"""

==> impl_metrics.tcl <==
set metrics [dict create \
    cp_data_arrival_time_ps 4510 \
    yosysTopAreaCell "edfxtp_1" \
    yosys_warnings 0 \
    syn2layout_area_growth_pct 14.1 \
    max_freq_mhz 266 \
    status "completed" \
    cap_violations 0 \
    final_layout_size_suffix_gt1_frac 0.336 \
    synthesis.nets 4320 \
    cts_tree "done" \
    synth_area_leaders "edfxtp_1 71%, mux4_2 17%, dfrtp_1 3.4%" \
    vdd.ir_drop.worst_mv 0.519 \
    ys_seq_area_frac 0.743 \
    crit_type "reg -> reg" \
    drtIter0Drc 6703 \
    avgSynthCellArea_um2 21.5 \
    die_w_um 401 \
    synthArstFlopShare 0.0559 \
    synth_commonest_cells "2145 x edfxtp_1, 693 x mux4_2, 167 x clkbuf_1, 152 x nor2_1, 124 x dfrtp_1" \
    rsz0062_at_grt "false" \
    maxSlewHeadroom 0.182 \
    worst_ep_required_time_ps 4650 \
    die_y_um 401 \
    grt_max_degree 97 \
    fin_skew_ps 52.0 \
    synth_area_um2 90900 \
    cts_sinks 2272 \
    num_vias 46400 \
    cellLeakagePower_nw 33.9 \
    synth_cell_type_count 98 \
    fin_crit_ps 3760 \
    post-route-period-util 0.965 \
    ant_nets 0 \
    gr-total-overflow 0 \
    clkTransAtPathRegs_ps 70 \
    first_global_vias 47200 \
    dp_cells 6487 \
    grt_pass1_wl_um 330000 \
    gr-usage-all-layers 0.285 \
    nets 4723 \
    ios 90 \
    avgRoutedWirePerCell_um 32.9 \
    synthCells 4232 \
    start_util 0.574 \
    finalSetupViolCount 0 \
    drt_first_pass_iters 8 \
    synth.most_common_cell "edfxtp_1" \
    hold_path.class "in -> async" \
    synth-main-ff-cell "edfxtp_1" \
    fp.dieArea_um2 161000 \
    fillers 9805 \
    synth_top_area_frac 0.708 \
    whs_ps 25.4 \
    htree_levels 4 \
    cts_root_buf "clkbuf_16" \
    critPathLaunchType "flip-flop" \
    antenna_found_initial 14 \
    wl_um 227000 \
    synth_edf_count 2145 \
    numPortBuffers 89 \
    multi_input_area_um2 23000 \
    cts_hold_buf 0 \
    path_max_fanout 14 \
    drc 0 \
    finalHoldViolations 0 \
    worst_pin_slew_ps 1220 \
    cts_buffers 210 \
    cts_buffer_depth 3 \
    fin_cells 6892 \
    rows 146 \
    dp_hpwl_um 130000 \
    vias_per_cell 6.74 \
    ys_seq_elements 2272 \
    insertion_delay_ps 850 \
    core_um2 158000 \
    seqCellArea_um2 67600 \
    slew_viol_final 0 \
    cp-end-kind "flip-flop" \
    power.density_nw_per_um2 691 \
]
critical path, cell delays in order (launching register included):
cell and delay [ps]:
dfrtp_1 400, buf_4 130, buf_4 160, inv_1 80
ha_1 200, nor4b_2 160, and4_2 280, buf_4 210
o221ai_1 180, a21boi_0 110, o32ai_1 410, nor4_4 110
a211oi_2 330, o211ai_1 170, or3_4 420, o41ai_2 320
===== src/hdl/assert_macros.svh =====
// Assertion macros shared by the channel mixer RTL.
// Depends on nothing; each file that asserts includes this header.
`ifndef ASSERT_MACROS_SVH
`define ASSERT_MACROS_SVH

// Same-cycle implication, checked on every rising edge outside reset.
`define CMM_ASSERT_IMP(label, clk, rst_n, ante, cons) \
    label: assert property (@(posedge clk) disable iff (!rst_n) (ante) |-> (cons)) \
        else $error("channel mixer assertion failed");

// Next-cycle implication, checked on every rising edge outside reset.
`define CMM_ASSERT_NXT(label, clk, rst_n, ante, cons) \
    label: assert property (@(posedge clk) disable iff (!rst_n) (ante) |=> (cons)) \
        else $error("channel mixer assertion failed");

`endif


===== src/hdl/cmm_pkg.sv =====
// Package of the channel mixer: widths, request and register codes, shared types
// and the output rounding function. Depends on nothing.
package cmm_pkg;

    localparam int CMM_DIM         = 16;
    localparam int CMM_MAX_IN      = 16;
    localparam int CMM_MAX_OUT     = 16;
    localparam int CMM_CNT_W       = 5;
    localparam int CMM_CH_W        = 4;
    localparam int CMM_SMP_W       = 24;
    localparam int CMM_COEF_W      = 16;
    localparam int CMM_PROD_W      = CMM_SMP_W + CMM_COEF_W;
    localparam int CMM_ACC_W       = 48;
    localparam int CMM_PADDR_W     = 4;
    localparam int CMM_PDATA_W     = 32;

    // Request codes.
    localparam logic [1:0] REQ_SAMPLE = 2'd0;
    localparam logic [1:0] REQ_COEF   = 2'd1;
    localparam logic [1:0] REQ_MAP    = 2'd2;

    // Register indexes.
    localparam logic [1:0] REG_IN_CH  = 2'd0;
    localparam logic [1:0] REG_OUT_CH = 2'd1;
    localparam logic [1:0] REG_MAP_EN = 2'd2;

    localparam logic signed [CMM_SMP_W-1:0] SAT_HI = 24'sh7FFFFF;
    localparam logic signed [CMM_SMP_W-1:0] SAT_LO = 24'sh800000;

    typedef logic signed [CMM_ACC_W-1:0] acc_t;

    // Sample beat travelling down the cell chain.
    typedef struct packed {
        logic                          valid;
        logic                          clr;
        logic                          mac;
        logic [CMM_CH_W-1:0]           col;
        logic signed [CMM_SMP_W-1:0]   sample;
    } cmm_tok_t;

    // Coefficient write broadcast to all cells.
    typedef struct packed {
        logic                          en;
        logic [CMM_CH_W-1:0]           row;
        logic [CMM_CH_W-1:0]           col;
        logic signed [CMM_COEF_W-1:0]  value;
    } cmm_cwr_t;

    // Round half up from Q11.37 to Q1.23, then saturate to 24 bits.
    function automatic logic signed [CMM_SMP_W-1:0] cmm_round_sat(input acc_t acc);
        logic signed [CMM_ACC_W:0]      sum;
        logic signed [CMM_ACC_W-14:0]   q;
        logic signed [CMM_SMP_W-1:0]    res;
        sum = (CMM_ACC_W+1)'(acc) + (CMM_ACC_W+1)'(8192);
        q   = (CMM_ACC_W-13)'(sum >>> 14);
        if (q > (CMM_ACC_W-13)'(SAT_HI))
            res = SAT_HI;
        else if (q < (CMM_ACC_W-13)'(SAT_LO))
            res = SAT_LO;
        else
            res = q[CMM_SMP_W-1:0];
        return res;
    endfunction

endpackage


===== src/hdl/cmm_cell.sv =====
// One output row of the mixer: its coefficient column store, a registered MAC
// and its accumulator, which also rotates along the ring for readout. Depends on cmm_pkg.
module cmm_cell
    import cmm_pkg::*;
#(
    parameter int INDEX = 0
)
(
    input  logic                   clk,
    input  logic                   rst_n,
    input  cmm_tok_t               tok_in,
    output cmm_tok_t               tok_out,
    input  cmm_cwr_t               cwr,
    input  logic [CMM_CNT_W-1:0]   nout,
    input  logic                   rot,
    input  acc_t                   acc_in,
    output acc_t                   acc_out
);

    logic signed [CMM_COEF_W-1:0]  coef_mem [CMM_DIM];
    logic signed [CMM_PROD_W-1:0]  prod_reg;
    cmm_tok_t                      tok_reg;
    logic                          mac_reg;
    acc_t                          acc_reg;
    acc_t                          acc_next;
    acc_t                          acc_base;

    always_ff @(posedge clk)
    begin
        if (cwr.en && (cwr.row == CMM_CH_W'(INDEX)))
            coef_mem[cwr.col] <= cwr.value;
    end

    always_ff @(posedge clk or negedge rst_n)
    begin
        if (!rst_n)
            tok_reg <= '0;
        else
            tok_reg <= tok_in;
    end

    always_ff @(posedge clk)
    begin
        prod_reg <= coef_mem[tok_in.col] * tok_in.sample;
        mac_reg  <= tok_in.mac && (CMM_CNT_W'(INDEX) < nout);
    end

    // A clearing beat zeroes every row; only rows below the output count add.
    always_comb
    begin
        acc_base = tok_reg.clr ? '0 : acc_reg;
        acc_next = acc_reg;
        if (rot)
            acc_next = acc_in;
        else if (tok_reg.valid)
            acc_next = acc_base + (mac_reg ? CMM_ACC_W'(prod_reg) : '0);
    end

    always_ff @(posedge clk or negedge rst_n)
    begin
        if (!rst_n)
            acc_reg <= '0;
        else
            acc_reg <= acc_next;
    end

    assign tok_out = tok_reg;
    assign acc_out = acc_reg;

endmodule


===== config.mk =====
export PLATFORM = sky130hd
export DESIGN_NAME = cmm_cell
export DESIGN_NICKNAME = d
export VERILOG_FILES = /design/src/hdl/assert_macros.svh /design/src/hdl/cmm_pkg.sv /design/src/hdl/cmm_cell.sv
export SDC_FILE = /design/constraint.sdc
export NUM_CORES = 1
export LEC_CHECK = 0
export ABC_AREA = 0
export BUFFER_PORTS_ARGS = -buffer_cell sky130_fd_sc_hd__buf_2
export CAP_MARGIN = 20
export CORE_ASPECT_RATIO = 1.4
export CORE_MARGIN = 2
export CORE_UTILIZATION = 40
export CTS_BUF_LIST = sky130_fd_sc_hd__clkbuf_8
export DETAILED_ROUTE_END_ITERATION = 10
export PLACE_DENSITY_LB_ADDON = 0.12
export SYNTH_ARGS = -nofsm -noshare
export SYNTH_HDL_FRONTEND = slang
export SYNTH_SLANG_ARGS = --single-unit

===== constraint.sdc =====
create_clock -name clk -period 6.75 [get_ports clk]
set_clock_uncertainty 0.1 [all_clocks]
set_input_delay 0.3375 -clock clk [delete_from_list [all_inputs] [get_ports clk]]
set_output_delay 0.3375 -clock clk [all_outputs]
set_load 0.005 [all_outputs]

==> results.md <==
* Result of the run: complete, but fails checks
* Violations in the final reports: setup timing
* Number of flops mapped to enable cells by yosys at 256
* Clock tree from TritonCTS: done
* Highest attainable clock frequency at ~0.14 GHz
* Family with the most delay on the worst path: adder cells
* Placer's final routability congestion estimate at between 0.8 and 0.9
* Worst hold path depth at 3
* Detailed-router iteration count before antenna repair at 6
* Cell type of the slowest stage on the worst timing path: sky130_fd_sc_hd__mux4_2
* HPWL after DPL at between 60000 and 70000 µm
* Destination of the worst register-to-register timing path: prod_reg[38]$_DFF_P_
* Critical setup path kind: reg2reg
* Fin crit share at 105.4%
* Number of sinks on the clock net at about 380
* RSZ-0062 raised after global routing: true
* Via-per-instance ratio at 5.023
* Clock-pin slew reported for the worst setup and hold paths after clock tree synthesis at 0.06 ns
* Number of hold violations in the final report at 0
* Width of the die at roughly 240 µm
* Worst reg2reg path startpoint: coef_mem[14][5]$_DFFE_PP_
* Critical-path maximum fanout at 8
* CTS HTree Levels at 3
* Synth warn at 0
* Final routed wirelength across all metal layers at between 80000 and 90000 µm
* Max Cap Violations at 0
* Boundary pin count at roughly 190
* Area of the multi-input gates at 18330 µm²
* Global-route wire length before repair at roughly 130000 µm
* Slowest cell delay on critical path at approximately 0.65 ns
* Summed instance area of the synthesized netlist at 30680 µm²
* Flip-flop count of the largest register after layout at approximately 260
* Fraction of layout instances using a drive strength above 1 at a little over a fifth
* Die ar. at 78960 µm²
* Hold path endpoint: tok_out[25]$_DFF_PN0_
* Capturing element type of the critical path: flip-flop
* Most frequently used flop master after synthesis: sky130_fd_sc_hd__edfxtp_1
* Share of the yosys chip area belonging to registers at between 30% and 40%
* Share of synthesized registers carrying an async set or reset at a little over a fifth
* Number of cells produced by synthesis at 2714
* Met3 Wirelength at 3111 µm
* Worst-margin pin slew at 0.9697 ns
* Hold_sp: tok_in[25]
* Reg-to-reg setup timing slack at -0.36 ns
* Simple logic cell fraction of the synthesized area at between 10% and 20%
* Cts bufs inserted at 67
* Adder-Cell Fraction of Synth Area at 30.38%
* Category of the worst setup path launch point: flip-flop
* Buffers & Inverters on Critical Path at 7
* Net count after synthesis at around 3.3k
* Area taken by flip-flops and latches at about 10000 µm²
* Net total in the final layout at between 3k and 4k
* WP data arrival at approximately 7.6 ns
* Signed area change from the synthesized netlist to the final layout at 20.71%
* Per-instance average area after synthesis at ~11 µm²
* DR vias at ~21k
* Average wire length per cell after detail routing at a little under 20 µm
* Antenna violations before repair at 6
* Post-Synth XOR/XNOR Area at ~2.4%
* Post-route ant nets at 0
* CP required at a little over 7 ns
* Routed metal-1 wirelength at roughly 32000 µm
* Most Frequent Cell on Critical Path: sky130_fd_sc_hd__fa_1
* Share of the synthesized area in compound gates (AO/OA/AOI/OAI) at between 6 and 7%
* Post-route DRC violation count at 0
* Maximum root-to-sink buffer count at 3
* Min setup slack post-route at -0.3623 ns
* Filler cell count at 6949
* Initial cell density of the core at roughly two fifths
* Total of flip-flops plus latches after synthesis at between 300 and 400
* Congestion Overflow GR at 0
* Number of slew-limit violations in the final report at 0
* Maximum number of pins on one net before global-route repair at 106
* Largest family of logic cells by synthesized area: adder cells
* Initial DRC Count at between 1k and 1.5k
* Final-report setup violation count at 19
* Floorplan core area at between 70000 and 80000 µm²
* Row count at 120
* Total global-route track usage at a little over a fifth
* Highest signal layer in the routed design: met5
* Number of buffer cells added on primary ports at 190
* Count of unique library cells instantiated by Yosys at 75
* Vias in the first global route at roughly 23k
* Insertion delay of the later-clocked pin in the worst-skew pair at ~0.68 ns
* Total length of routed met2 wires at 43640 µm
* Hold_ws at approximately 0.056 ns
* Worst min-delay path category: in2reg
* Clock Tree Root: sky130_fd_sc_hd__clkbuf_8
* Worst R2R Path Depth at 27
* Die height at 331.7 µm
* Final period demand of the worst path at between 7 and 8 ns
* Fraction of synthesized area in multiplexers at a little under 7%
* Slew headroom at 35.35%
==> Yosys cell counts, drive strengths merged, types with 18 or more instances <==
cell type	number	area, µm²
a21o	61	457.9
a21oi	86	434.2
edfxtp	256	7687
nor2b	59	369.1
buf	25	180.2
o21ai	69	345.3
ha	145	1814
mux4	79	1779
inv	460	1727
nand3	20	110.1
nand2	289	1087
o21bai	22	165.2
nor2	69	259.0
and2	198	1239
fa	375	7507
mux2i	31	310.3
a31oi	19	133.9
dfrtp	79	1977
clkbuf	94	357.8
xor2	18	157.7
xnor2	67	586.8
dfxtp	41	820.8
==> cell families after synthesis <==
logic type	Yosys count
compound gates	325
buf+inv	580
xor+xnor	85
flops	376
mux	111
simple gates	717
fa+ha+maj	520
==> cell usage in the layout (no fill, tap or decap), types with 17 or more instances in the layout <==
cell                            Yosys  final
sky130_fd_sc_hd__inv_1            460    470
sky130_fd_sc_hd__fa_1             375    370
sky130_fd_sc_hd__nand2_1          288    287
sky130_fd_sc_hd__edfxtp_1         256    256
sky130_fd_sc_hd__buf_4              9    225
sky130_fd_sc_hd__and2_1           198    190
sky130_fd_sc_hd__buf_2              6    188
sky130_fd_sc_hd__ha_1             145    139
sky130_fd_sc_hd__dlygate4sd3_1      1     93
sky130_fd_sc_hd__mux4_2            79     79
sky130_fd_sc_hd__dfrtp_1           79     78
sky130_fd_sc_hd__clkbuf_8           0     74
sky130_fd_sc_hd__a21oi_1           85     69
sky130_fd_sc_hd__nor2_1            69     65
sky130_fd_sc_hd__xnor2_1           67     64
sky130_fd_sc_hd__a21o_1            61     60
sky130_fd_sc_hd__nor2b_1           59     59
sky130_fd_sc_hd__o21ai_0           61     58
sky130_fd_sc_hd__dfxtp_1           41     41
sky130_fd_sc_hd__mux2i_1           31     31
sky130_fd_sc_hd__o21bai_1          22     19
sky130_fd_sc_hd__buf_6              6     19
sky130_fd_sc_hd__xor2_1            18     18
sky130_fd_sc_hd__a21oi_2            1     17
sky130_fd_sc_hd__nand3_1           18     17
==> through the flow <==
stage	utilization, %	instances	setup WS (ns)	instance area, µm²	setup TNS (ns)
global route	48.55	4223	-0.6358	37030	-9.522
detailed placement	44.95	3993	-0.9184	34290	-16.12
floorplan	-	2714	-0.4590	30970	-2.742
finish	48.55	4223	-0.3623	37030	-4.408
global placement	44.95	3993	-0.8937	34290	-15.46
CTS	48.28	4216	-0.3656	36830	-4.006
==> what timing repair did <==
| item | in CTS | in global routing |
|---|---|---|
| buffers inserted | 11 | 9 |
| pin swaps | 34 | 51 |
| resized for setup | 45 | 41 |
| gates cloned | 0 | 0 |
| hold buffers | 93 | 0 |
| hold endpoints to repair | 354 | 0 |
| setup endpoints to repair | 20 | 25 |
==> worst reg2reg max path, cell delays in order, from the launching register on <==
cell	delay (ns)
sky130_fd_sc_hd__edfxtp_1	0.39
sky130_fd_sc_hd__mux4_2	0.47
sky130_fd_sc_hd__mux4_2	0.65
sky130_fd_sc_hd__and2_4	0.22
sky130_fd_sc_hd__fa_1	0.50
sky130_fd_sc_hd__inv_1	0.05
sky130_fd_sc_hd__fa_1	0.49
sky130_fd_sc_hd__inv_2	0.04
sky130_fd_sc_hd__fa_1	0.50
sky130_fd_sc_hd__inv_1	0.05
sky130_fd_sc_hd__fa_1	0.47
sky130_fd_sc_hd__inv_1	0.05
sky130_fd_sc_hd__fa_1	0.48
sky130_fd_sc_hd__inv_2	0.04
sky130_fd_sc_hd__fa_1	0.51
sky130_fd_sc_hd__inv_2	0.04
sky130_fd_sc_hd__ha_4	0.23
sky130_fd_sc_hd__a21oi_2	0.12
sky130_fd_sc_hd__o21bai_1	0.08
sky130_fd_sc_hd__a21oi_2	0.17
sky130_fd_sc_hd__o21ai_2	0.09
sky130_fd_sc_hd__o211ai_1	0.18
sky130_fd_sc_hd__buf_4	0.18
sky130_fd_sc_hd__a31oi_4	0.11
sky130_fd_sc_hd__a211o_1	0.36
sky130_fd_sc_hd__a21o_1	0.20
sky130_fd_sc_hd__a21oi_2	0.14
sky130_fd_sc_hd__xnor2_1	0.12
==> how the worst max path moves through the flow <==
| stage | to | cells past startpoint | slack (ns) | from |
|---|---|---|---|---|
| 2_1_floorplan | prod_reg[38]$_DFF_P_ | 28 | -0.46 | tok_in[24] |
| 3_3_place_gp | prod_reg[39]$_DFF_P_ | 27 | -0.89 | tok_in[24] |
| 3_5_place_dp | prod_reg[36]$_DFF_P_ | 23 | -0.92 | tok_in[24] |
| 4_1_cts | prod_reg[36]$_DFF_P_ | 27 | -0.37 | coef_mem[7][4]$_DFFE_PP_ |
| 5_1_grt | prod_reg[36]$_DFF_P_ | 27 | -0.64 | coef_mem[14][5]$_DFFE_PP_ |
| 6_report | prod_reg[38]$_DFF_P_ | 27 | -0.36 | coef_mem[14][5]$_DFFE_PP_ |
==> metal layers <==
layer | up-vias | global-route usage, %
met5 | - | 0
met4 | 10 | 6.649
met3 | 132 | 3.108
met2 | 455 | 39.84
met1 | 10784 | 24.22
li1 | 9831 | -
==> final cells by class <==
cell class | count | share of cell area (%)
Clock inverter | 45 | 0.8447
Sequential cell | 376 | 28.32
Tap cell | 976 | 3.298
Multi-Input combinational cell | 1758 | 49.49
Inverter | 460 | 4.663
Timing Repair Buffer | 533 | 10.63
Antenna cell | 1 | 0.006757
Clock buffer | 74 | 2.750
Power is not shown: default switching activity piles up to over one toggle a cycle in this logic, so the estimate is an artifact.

"""

◆ What needs to be done ◆
In the listing above, the lines from the one containing "syn2layout_area_growth_pct 14.1 \" through the one containing "drtIter0Drc 6703 \" must be set down exactly, with no other lines.

◆ Task answer ◆
    syn2layout_area_growth_pct 14.1 \
    max_freq_mhz 266 \
    status "completed" \
    cap_violations 0 \
    final_layout_size_suffix_gt1_frac 0.336 \
    synthesis.nets 4320 \
    cts_tree "done" \
    synth_area_leaders "edfxtp_1 71%, mux4_2 17%, dfrtp_1 3.4%" \
    vdd.ir_drop.worst_mv 0.519 \
    ys_seq_area_frac 0.743 \
    crit_type "reg -> reg" \
    drtIter0Drc 6703 \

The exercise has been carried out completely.